Finalement, les Américains sont arrivés et nous ont évacués vers Paliseul.

Trois semaines plus tard, en janvier 1945, j’ai eu le bonheur de retrouver mon père Edmond et mes deux sœurs, Laurence et Marie-Louise. Mon frère, Anatole, était prisonnier de guerre et nous ne l’avons revu que le 24 mai 1945.

Quant à notre village de Chenogne, nous ne l’avons revu qu’au mois de mai.
Quel triste spectacle de voir tout en ruines et les rues jonchées d’épaves de chars, de half-tracks, de jeeps, de camions. Le plus grave était que sur les 32 maisons que comptait le village avant la bataille, 31 avaient été détruites, 23 habitants avaient péri et quelques 400 têtes de bétail étaient mortes.
Notre ferme était en ruines. Il fallut tout recommencer à zéro.

 

Aspect de Chenogne après la bataille – (Photo Coll.R.M.)

 

Sources

  • ‘’Du Sang, des Ruines et des Larmes ‘’, livre de Roger Marquet – Editions Weyrich – Neufchâteau, 2004
  • ‘’Fait prisonnier par les Américains et libéré par les Allemands’’, article de Jean-Claude Fonck, paru dans le journal ‘’L’Avenir du Luxembourg’’ du 1 décembre 2004.

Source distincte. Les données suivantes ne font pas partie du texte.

Context: an optimization exercise on an open-source flow, tuned for small area, a short achievable clock period and few clock cycles per item. The choices shown serve that exercise and are no tape-out recipe. The RTL was checked by simulation tests, not by an equivalence proof against the original design. Power is estimated from default activity; no workload was simulated.

==> try-sierra <==
==> flow/design.v (excerpt) <==
module pma_engine (
    input  wire        clk,
    input  wire        rst,
    input  wire        cmd_valid,
    output wire        cmd_ready,
    input  wire [31:0] cmd_word,
    input  wire [7:0]  cmd_len,
    input  wire        in_valid,
    output wire        in_ready,
    input  wire [7:0]  in_data,
    output wire        out_valid,
    input  wire        out_ready,
    output wire [7:0]  out_data,
    output wire        res_valid,
    input  wire        res_ready,
    output wire [3:0]  res_status,
    output wire [31:0] res_value
);
Settings: LEC_CHECK=0, CAP_MARGIN=20, CORE_MARGIN=2, CORE_UTILIZATION=60, SLEW_MARGIN=20; clock period 10.0 ns.
run.sh (not shown) runs the stock make flow with config.mk's settings and CLKGATE_MAP_FILE= SYNTH_SCRIPT=/design/flow/synth_recipe.tcl, a recipe that flattens the netlist after the stock synthesis.
==> try-onyx: changes against try-sierra <==
--- a/flow/design.v
+++ b/flow/design.v
@@ -37,11 +37,11 @@
     wire [7:0] d_imm = cmd_word[15:8];
     wire [7:0] d_ch  = cmd_word[23:16];
     wire [7:0] d_rsv = cmd_word[31:24];
     wire d_codec = (d_op >= 8'h01) && (d_op <= 8'h07);
     wire d_rsm   = (d_op >= 8'h10) && (d_op <= 8'h13);
-    wire d_ill   = !(d_codec || d_rsm) ||
+    wire d_ill   = (d_rsv != 8'd0) || !(d_codec || d_rsm) ||
                    (d_codec && ((d_imm != 8'd0) || (d_ch != 8'd0))) ||
                    (d_rsm && ((d_ch >= 8'd4) || (cmd_len != 8'd0) ||
                               ((d_op != 8'h10) && (d_imm != 8'd0))));
     wire d_len0  = (cmd_len == 8'd0);
     wire d_big   = (cmd_len > 8'd16);
@@ -50,17 +50,17 @@
     wire [3:0] d_k = d_ill ? K_ILL : d_codec ? (d_big ? K_LEN : d_op[3:0]) :
                      {2'b10, d_op[1:0]};
     wire [7:0] d_x = ((d_op == 8'h10) && d_len0) ? d_imm : cmd_len;
     wire d_stf  = d_okc && ((d_op[2:0] == 3'd1) || (d_op[2:0] == 3'd5) || (d_op[2:0] == 3'd7));
     wire d_unst = d_okc && ((d_op[2:0] == 3'd2) || (d_op[2:0] == 3'd6));
-    wire [22:0] c_in = {d_rsv != 8'd0, d_okr && (d_op[1:0] == 2'd0), d_okr, d_stf, d_unst,
+    wire [21:0] c_in = {d_okr && (d_op[1:0] == 2'd0), d_okr, d_stf, d_unst,
                         d_k, d_ch[1:0], d_x, d_len0, cmd_len == 8'd1,
                         d_imm == SOP, d_imm == EOP};
-    reg [22:0] cq0, cq1;
+    reg [21:0] cq0, cq1;
     reg [1:0]  ccnt;
     reg        c_rdy;
-    wire       c_push = cmd_valid & (ccnt != 2'd2);
+    wire       c_push = cmd_valid & c_rdy;
     wire       c_pop;
     always @(posedge clk) begin
         if (rst) begin
             ccnt  <= 2'd0;
             c_rdy <= 1'b1;
@@ -81,11 +81,11 @@
     wire [11:0] b_in = {in_data, in_data == SOP, in_data == EOP, in_data == ESC,
                         (in_data == 8'h5E) || (in_data == 8'h5F) || (in_data == 8'h5D)};
     reg [11:0] bq0, bq1;
     reg [1:0]  bcnt;
     reg        b_rdy;
-    wire       b_push = in_valid & (bcnt != 2'd2);
+    wire       b_push = in_valid & b_rdy;
     wire       b_pop;
     always @(posedge clk) begin
         if (rst) begin
             bcnt  <= 2'd0;
             b_rdy <= 1'b1;
@@ -122,12 +122,11 @@
     reg [RQW:0] occ;
     reg         occ_full;
     wire        x1_rec;                  
     wire        rq_pop;
     wire       hv  = (ccnt != 2'd0);
-    wire       h_rsv = cq0[22];
-    wire [3:0] hk  = h_rsv ? K_ILL : cq0[17:14];
+    wire [3:0] hk  = cq0[17:14];
     wire [1:0] hc  = cq0[13:12];
     wire [7:0] hx  = cq0[11:4];
     wire       hx0 = cq0[3];
     wire       hx1 = cq0[2];
     wire       hxs = cq0[1];
@@ -137,14 +136,14 @@
     wire       b_sop = bq0[3];
     wire       b_eop = bq0[2];
     wire       b_esc = bq0[1];
     wire       b_code = bq0[0];
     wire       b_res = b_sop | b_eop | b_esc;
-    wire h_rsm  = cq0[20] && !h_rsv;
-    wire h_stf  = cq0[19] && !h_rsv;
-    wire h_unst = cq0[18] && !h_rsv;
-    wire h_push = cq0[21] && !h_rsv;
+    wire h_rsm  = cq0[20];
+    wire h_stf  = cq0[19];
+    wire h_unst = cq0[18];
+    wire h_push = cq0[21];
     wire h_buf  = h_stf || h_unst;
     reg       walk;      
     reg [4:0] en;        
     reg [7:0] rem;       
     reg       rem1;      
@@ -348,11 +347,11 @@
     wire       e_fr;                      
     reg  [1:0] e_src;
     reg  [2:0] e_sid;
     wire       x2_rel = x2_v && x2_job && (x2_k == K_UNSTUFF || x2_k == K_UNWRAP) &&
                         (f_src == S_NONE);
-    integer i, j, k;
+    integer i, j;
     always @(posedge clk) begin
         if (rst) begin
             walk <= 1'b0; en <= 5'd0;
             ex_st <= 1'b0;
             jw_en <= 1'b0; jd_set <= 1'b0; en_d <= 5'd0;
@@ -501,12 +500,11 @@
     reg [5:0] e_cnt;
     reg       e_nd;      
     reg       e_pd;      
     reg       e_frd;     
     reg [4:0] rp;
-    reg [3:0] rps [0:7];                 
-    reg [3:0] rpj;                       
+    reg [3:0] rp0, rp1, rp2, rp3, rpj;   
     reg [7:0] rbs, rbj;                  
     reg       rb_v;
     reg [8:0]  ob0, ob1;
     reg [1:0]  ocnt;
     reg        ob_sp;
@@ -592,22 +590,21 @@
         for (gs = 0; gs < 8; gs = gs + 1) begin : SLOT
             reg [7:0] m [0:13];
             always @(posedge clk)
                 if (w_en && w_slot == gs)
                     m[w_idx] <= w_dat;
-            assign s_byte[gs] = m[rps[gs]];
+            assign s_byte[gs] = m[(gs < 2) ? rp0 : (gs < 4) ? rp1 : (gs < 6) ? rp2 : rp3];
         end
     endgenerate
     wire [7:0] rd_sbyte = s_byte[e_sid];
     wire [7:0] rd_jbyte = jb[e_jid][rpj];
     always @(posedge clk) begin
         if (rst) begin
             e_v <= 1'b0; ph <= PH_INIT; e_cnt <= 6'd0;
             e_nd <= 1'b0; e_pd <= 1'b0;
             rb_v <= 1'b0; rp <= 5'd0; rlt_b <= 1'b0; rlt_e <= 1'b0;
-            for (k = 0; k < 8; k = k + 1) rps[k] <= 4'd0;
-            rpj <= 4'd0;
+            rp0 <= 4'd0; rp1 <= 4'd0; rp2 <= 4'd0; rp3 <= 4'd0; rpj <= 4'd0;
         end else begin
             if (e_fr)
                 e_frd <= 1'b1;
             if (e_emit) begin
                 ph <= g_ph;
@@ -618,11 +615,14 @@
             if (rd_go)
                 rlt_b <= (rp_1 < e_blen);
             if (rd_go) begin
                 rb_v <= 1'b1;
                 rp   <= rp + 5'd1;
-                for (k = 0; k < 8; k = k + 1) rps[k] <= rps[k] + 4'd1;
+                rp0  <= rp0 + 4'd1;
+                rp1  <= rp1 + 4'd1;
+                rp2  <= rp2 + 4'd1;
+                rp3  <= rp3 + 4'd1;
                 rpj  <= rpj + 4'd1;
             end else if (e_emit && g_inc) begin
                 rb_v <= 1'b0;
             end
             if (e_rel && !e_load) begin
@@ -639,11 +639,14 @@
                 rlt_e  <= ({4'd0, n_prime} < en);
                 ph     <= PH_INIT;
                 e_cnt  <= 6'd0;
                 rb_v   <= n_prime;
                 rp     <= {4'd0, n_prime};
-                for (k = 0; k < 8; k = k + 1) rps[k] <= {3'd0, n_prime};
+                rp0    <= {3'd0, n_prime};
+                rp1    <= {3'd0, n_prime};
+                rp2    <= {3'd0, n_prime};
+                rp3    <= {3'd0, n_prime};
                 rpj    <= {3'd0, n_prime};
             end
         end
     end
     always @(posedge clk) begin
@@ -670,14 +673,12 @@
     wire [19:0] rr_in = {e_data, e_st,
                          e_stat ? {5'd0, e_val[2:1] == 2'd2, e_val[2:1] != 2'd0, e_val[0]} :
                          e_data ? {2'b00, e_cnt} : e_val,
                          e_stat ? e_val[2:1] : 2'd0,
                          e_stat ? e_val[7:3] : 5'd0};
-    wire o_vi   = (ocnt != 2'd0) && !need_rec && !((rcnt != 2'd0) && !rr0[19]);
-    wire r_vi   = (rcnt != 2'd0) && (!rr0[19] || need_rec);
-    wire o_pop  = o_vi && out_ready;
-    wire r_pop  = r_vi && res_ready;
+    wire o_pop  = o_valid && out_ready;
+    wire r_pop  = r_valid && res_ready;
     wire o_push = e_emit;
     wire r_push = e_rel;
     reg [1:0]  ocnt_n, rcnt_n;
     reg [8:0]  ob0_n;
     reg [19:0] rr0_n;
==> notes <==
In via count, try-sierra and try-onyx hardly differ. Of try-onyx and try-sierra, try-onyx has the higher sequential share of layout area (gap 0.40 points). Clock skew: try-onyx is lower than try-sierra (0.0046 ns). In try-onyx the critical path depth is higher than in try-sierra, by 2. Of try-sierra and try-onyx, try-sierra has the higher register-to-register slack (gap 0.16 ns). Sequential power: try-sierra is smaller than try-onyx (about 6%). Core utilization: try-onyx is lower than try-sierra (0.55 points). Against try-sierra, the first-iteration DRC count of try-onyx is larger by 5.6%.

________________________________________________________    
(1) Une enquête plus poussée nous a permis de savoir qu’il s’agissait du Lieutenant John Foley et, le hasard faisant parfois bien les choses, un vent favorable nous a amené, chez nous, un certain Jack Foley, fils du lieutenant décédé en 2000.
 (2) La 28th Infantry Division, commandée par le Général Norman Cota, occupait une (trop) large partie du front devant Clervaux, dans le Luxembourg, avec son PC à Wiltz. Submergés par le nombre, le PC de Cota dut reculer une première fois jusqu’à la gendarmerie de Sibret (c’est là que l’aventure des Chenognais se termina), puis jusqu’à Vaux-lez-Rosières, et enfin jusqu’à Neufchâteau.